* [WHAT IS NEEDED]
Every line of the entries below that mentions "floorplan" is to be copied out.

══════

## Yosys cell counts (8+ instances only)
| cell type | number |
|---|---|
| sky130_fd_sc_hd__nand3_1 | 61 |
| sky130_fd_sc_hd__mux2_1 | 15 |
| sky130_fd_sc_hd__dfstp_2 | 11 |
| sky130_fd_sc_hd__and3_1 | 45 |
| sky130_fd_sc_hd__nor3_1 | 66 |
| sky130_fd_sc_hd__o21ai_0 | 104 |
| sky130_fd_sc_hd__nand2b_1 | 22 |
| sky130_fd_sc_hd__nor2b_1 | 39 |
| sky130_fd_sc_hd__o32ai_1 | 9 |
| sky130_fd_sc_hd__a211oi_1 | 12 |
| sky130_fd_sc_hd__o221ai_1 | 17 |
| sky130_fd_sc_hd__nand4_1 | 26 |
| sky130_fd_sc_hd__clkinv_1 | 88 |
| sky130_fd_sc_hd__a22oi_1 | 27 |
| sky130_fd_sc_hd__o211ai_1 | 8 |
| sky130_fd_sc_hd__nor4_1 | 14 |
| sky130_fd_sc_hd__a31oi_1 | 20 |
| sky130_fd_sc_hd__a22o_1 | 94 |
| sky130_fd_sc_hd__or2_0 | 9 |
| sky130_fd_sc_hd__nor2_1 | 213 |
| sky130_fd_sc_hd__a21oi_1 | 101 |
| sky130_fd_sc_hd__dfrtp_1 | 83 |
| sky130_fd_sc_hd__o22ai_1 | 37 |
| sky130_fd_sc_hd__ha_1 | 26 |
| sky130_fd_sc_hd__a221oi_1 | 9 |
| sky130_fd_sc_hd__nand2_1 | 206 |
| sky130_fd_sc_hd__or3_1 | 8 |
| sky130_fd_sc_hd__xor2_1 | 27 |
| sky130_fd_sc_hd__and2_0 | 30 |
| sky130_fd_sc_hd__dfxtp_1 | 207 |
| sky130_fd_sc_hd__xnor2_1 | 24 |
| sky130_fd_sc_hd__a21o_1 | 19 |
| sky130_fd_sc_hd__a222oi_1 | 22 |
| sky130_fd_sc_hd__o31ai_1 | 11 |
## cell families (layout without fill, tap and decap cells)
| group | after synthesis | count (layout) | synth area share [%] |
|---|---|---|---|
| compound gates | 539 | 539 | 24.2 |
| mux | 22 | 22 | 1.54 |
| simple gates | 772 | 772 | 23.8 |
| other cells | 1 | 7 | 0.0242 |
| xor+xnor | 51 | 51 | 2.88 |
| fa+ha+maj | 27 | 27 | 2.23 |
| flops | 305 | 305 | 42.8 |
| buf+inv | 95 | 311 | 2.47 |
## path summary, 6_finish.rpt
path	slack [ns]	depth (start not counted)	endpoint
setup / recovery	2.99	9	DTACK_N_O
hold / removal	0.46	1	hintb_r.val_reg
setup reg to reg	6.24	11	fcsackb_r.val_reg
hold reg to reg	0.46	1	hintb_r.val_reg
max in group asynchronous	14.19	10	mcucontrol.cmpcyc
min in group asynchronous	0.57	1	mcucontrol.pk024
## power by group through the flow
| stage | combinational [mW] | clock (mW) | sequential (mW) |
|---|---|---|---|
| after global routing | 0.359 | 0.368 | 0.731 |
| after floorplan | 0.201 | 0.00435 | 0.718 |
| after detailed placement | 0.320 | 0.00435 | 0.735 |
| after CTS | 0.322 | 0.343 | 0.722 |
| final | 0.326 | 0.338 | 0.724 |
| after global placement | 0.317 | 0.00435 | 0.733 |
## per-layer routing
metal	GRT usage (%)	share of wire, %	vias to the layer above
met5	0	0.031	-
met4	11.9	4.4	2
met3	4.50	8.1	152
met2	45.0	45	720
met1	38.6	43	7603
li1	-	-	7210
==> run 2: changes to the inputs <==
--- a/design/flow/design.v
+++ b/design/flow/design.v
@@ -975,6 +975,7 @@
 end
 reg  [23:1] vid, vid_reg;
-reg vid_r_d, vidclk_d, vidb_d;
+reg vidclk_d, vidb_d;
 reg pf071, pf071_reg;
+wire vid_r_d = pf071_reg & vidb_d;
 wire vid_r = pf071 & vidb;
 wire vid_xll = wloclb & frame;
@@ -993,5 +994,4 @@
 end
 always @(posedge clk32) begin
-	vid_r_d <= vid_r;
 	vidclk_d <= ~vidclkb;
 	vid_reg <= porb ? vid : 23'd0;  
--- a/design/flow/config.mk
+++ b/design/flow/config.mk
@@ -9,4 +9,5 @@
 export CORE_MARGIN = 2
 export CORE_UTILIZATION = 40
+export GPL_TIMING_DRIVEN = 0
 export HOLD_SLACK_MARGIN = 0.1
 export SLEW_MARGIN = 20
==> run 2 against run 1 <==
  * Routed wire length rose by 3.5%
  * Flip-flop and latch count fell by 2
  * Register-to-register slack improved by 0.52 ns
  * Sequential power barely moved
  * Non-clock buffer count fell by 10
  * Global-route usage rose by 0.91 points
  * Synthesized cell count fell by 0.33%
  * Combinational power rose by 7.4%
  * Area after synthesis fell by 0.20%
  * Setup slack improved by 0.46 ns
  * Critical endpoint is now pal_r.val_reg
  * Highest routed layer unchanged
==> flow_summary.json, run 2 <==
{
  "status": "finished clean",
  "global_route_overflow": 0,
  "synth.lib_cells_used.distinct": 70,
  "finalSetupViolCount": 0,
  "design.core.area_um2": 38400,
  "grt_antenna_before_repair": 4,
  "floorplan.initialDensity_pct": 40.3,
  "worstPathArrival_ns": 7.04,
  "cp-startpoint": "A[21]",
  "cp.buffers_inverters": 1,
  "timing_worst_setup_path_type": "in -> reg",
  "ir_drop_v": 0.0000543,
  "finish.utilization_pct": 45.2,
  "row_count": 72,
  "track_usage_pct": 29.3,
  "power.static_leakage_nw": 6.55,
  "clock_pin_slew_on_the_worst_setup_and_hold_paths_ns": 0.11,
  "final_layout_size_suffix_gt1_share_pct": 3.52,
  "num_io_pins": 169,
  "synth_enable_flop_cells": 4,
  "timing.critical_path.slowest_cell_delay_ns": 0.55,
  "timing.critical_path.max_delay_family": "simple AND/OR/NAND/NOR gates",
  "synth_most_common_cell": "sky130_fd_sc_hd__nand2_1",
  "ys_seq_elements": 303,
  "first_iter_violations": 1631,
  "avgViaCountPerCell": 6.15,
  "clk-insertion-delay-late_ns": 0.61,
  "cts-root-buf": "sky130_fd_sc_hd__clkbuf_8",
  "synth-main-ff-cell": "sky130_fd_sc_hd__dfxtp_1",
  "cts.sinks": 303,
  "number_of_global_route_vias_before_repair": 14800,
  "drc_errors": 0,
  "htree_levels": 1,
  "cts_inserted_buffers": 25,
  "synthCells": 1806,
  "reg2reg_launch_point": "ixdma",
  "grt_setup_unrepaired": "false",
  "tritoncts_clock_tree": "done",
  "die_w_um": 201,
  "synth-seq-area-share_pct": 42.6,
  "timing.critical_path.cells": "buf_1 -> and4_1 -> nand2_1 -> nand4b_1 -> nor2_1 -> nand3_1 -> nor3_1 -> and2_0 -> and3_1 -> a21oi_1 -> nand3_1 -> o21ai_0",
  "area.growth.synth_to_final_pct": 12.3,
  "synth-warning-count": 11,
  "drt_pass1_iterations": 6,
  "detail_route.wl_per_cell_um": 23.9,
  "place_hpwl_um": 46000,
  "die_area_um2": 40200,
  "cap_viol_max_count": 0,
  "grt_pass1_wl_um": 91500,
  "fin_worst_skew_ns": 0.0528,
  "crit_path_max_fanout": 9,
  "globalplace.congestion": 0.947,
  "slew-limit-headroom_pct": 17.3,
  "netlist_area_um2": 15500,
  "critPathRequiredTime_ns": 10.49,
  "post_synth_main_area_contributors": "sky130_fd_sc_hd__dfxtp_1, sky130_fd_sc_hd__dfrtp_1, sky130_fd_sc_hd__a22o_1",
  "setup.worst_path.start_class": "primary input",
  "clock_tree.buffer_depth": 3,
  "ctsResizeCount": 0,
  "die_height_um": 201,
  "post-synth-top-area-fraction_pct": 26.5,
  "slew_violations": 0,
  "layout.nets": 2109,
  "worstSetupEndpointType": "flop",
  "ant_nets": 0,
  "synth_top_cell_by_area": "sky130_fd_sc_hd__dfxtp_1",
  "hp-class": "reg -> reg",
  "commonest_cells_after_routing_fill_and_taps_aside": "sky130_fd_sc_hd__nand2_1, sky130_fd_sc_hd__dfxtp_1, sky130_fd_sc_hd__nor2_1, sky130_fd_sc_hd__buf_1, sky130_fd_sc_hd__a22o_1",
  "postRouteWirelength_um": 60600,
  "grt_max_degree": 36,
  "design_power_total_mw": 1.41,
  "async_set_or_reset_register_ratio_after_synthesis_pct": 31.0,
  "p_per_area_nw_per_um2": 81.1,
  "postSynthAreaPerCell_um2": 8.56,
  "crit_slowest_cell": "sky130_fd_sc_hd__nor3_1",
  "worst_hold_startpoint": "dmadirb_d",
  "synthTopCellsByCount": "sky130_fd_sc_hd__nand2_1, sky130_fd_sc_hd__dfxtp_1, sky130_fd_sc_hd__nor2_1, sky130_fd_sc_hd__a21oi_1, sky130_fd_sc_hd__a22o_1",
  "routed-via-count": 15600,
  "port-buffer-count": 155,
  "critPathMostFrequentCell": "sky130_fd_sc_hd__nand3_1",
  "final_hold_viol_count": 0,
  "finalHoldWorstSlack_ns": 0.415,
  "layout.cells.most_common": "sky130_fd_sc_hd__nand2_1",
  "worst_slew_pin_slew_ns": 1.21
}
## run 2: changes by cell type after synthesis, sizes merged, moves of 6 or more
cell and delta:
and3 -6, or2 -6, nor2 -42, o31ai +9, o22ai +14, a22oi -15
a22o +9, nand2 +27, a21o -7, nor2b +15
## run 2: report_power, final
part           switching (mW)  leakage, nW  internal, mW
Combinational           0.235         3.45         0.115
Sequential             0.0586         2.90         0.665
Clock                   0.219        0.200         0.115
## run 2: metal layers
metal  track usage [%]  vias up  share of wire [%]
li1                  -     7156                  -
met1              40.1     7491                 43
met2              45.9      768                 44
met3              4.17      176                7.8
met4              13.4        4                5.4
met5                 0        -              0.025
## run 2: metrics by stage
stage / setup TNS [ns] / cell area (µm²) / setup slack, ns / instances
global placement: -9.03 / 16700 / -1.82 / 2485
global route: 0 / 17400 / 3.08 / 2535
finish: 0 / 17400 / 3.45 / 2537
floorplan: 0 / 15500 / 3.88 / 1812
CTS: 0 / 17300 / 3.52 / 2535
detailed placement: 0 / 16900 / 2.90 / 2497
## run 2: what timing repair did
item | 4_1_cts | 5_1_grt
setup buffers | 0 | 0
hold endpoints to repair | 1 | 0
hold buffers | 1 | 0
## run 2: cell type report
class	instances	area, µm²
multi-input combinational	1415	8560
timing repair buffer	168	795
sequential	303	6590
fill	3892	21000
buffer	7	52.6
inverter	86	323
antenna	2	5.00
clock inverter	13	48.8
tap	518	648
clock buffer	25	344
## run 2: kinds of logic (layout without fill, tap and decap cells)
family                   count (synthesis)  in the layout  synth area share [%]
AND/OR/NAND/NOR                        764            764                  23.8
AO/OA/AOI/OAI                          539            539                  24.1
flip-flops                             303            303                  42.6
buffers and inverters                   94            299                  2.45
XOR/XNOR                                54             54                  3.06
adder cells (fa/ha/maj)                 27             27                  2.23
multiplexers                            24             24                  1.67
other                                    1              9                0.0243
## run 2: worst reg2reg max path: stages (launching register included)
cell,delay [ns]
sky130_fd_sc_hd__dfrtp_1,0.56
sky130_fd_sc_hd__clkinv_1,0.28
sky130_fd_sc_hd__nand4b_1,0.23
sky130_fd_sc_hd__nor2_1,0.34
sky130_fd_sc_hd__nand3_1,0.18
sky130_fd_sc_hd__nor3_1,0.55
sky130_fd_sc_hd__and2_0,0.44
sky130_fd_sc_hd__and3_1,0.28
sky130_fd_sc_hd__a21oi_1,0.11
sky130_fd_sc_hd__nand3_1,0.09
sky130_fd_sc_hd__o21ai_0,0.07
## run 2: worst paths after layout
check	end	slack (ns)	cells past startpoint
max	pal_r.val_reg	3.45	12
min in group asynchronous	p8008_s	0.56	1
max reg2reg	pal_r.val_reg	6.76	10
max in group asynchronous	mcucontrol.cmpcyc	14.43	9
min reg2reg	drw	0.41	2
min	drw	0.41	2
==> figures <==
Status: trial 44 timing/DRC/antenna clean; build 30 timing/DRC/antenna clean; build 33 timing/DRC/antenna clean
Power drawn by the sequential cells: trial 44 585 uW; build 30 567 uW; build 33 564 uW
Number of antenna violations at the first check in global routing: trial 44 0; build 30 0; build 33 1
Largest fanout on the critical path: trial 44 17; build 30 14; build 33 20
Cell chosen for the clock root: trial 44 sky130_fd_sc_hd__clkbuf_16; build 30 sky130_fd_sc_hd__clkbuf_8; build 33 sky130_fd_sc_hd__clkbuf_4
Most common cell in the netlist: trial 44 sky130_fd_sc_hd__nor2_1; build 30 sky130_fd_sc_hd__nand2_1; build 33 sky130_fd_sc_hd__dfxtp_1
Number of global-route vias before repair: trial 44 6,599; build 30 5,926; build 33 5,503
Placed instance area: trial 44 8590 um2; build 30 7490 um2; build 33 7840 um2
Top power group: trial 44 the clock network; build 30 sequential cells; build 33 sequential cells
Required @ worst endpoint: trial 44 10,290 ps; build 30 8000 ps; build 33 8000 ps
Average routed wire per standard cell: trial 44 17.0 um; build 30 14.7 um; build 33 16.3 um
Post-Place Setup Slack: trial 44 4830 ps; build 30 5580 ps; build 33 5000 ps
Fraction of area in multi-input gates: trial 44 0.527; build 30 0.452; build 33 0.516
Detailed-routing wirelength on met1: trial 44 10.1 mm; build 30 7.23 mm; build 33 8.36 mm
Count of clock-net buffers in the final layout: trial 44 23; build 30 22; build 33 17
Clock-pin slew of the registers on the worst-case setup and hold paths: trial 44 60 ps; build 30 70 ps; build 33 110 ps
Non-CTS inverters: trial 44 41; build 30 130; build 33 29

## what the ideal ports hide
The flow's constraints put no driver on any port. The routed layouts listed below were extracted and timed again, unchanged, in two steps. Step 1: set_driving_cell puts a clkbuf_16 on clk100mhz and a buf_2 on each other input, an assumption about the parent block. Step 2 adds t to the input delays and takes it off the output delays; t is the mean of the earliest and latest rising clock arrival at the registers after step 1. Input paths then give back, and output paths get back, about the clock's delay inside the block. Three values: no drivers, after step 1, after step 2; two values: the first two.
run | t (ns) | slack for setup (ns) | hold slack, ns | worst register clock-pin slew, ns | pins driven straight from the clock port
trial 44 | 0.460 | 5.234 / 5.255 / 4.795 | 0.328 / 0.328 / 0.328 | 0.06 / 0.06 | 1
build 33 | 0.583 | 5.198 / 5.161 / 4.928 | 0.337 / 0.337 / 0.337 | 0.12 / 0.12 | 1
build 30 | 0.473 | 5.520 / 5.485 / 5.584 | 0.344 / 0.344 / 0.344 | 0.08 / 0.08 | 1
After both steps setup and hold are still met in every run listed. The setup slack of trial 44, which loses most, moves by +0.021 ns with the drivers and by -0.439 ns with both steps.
Context: an optimization exercise on an open-source flow, tuned for small area, a short achievable clock period and few clock cycles. The choices shown serve that exercise and are no tape-out recipe.
Only the layout flow was run in this run; the RTL was not checked for function there.
Power is estimated from default activity; no workload was simulated.

$ cat flow/config.mk
export PLATFORM = sky130hd
export DESIGN_NAME = HW3_FPMUL_SP
export DESIGN_NICKNAME = HW3_FPMUL_SP
export VERILOG_FILES = /design/flow/design.v
export SDC_FILE = /design/flow/constraint.sdc
export NUM_CORES = 4
export LEC_CHECK = 0
export CAP_MARGIN = 20
export CORE_MARGIN = 2
export CORE_UTILIZATION = 40
export SLEW_MARGIN = 20
$ cat flow/constraint.sdc
create_clock -name core_clock -period 9.0 [get_ports {Clk}]
set_input_delay 1.8000 -clock core_clock [delete_from_list [all_inputs] [get_ports {Clk}]]
set_output_delay 1.8000 -clock core_clock [all_outputs]
set_load 0.01 [all_outputs]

══════

* [RESPONSE FOR THIS EXERCISE]
| after floorplan | 0.201 | 0.00435 | 0.718 |
  "floorplan.initialDensity_pct": 40.3,
floorplan: 0 / 15500 / 3.88 / 1812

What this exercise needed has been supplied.